All of the records below need to be copied exactly.
####################
<file path="config.mk">
export PLATFORM = sky130hd
export DESIGN_NAME = fb_scan_addr
export DESIGN_NICKNAME = d
export VERILOG_FILES = /design/src/rtl/fbsa_pkg.sv /design/src/rtl/fbsa_pitch.sv /design/src/rtl/fbsa_origin.sv /design/src/rtl/fbsa_walker.sv /design/src/rtl/fbsa_ctrl.sv /design/src/rtl/fb_scan_addr.sv
export SDC_FILE = /design/constraint.sdc
export NUM_CORES = 2
export LEC_CHECK = 0
export BUFFER_PORTS_ARGS = -buffer_cell sky130_fd_sc_hd__buf_2
export CORE_MARGIN = 10
export CORE_UTILIZATION = 53
export DETAILED_ROUTE_END_ITERATION = 10
export GPL_ROUTABILITY_DRIVEN = 0
export PLACE_DENSITY = 0.7
export SYNTH_ARGS = -nofsm -noshare
export SYNTH_HDL_FRONTEND = slang
export SYNTH_HIERARCHICAL = 1
export SYNTH_SLANG_ARGS = --single-unit
</file>
<file path="constraint.sdc">
create_clock -name clk -period 22.4 [get_ports clk]
set_input_delay 0 -clock clk [delete_from_list [all_inputs] [get_ports clk]]
set_output_delay 0 -clock clk [all_outputs]
set_load 0.01 [all_outputs]
</file>
$ cat config.mk
export PLATFORM = sky130hd
export DESIGN_NAME = msp_size_probe
export DESIGN_NICKNAME = d
export VERILOG_FILES = /design/src/rtl/msp_pkg.sv /design/src/rtl/msp_offset_walk.sv /design/src/rtl/msp_capture.sv /design/src/rtl/msp_ctrl.sv /design/src/rtl/msp_size_probe.sv
export SDC_FILE = /design/constraint.sdc
export NUM_CORES = 1
export LEC_CHECK = 0
export BUFFER_PORTS_ARGS = -buffer_cell sky130_fd_sc_hd__buf_2
export CAP_MARGIN = 15
export CORE_ASPECT_RATIO = 1.2
export CORE_MARGIN = 1.5
export CORE_UTILIZATION = 55
export CTS_BUF_LIST = sky130_fd_sc_hd__clkbuf_4 sky130_fd_sc_hd__clkbuf_8
export DETAILED_ROUTE_END_ITERATION = 7
export PLACE_DENSITY = 0.89
export SYNTH_ARGS = -nofsm -noshare
export SYNTH_HDL_FRONTEND = slang
export SYNTH_SLANG_ARGS = --single-unit
$ cat constraint.sdc
create_clock -name clk -period 3.8 [get_ports clk]
set_clock_uncertainty 0.1 [all_clocks]
set_input_delay 0.38 -clock clk [delete_from_list [all_inputs] [get_ports clk]]
set_output_delay 0.38 -clock clk [all_outputs]
set_load 0.01 [all_outputs]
####################
TASK SOLUTION ▸
<file path="config.mk">
export PLATFORM = sky130hd
export DESIGN_NAME = fb_scan_addr
export DESIGN_NICKNAME = d
export VERILOG_FILES = /design/src/rtl/fbsa_pkg.sv /design/src/rtl/fbsa_pitch.sv /design/src/rtl/fbsa_origin.sv /design/src/rtl/fbsa_walker.sv /design/src/rtl/fbsa_ctrl.sv /design/src/rtl/fb_scan_addr.sv
export SDC_FILE = /design/constraint.sdc
export NUM_CORES = 2
export LEC_CHECK = 0
export BUFFER_PORTS_ARGS = -buffer_cell sky130_fd_sc_hd__buf_2
export CORE_MARGIN = 10
export CORE_UTILIZATION = 53
export DETAILED_ROUTE_END_ITERATION = 10
export GPL_ROUTABILITY_DRIVEN = 0
export PLACE_DENSITY = 0.7
export SYNTH_ARGS = -nofsm -noshare
export SYNTH_HDL_FRONTEND = slang
export SYNTH_HIERARCHICAL = 1
export SYNTH_SLANG_ARGS = --single-unit
</file>
<file path="constraint.sdc">
create_clock -name clk -period 22.4 [get_ports clk]
set_input_delay 0 -clock clk [delete_from_list [all_inputs] [get_ports clk]]
set_output_delay 0 -clock clk [all_outputs]
set_load 0.01 [all_outputs]
</file>
$ cat config.mk
export PLATFORM = sky130hd
export DESIGN_NAME = msp_size_probe
export DESIGN_NICKNAME = d
export VERILOG_FILES = /design/src/rtl/msp_pkg.sv /design/src/rtl/msp_offset_walk.sv /design/src/rtl/msp_capture.sv /design/src/rtl/msp_ctrl.sv /design/src/rtl/msp_size_probe.sv
export SDC_FILE = /design/constraint.sdc
export NUM_CORES = 1
export LEC_CHECK = 0
export BUFFER_PORTS_ARGS = -buffer_cell sky130_fd_sc_hd__buf_2
export CAP_MARGIN = 15
export CORE_ASPECT_RATIO = 1.2
export CORE_MARGIN = 1.5
export CORE_UTILIZATION = 55
export CTS_BUF_LIST = sky130_fd_sc_hd__clkbuf_4 sky130_fd_sc_hd__clkbuf_8
export DETAILED_ROUTE_END_ITERATION = 7
export PLACE_DENSITY = 0.89
export SYNTH_ARGS = -nofsm -noshare
export SYNTH_HDL_FRONTEND = slang
export SYNTH_SLANG_ARGS = --single-unit
$ cat constraint.sdc
create_clock -name clk -period 3.8 [get_ports clk]
set_clock_uncertainty 0.1 [all_clocks]
set_input_delay 0.38 -clock clk [delete_from_list [all_inputs] [get_ports clk]]
set_output_delay 0.38 -clock clk [all_outputs]
set_load 0.01 [all_outputs]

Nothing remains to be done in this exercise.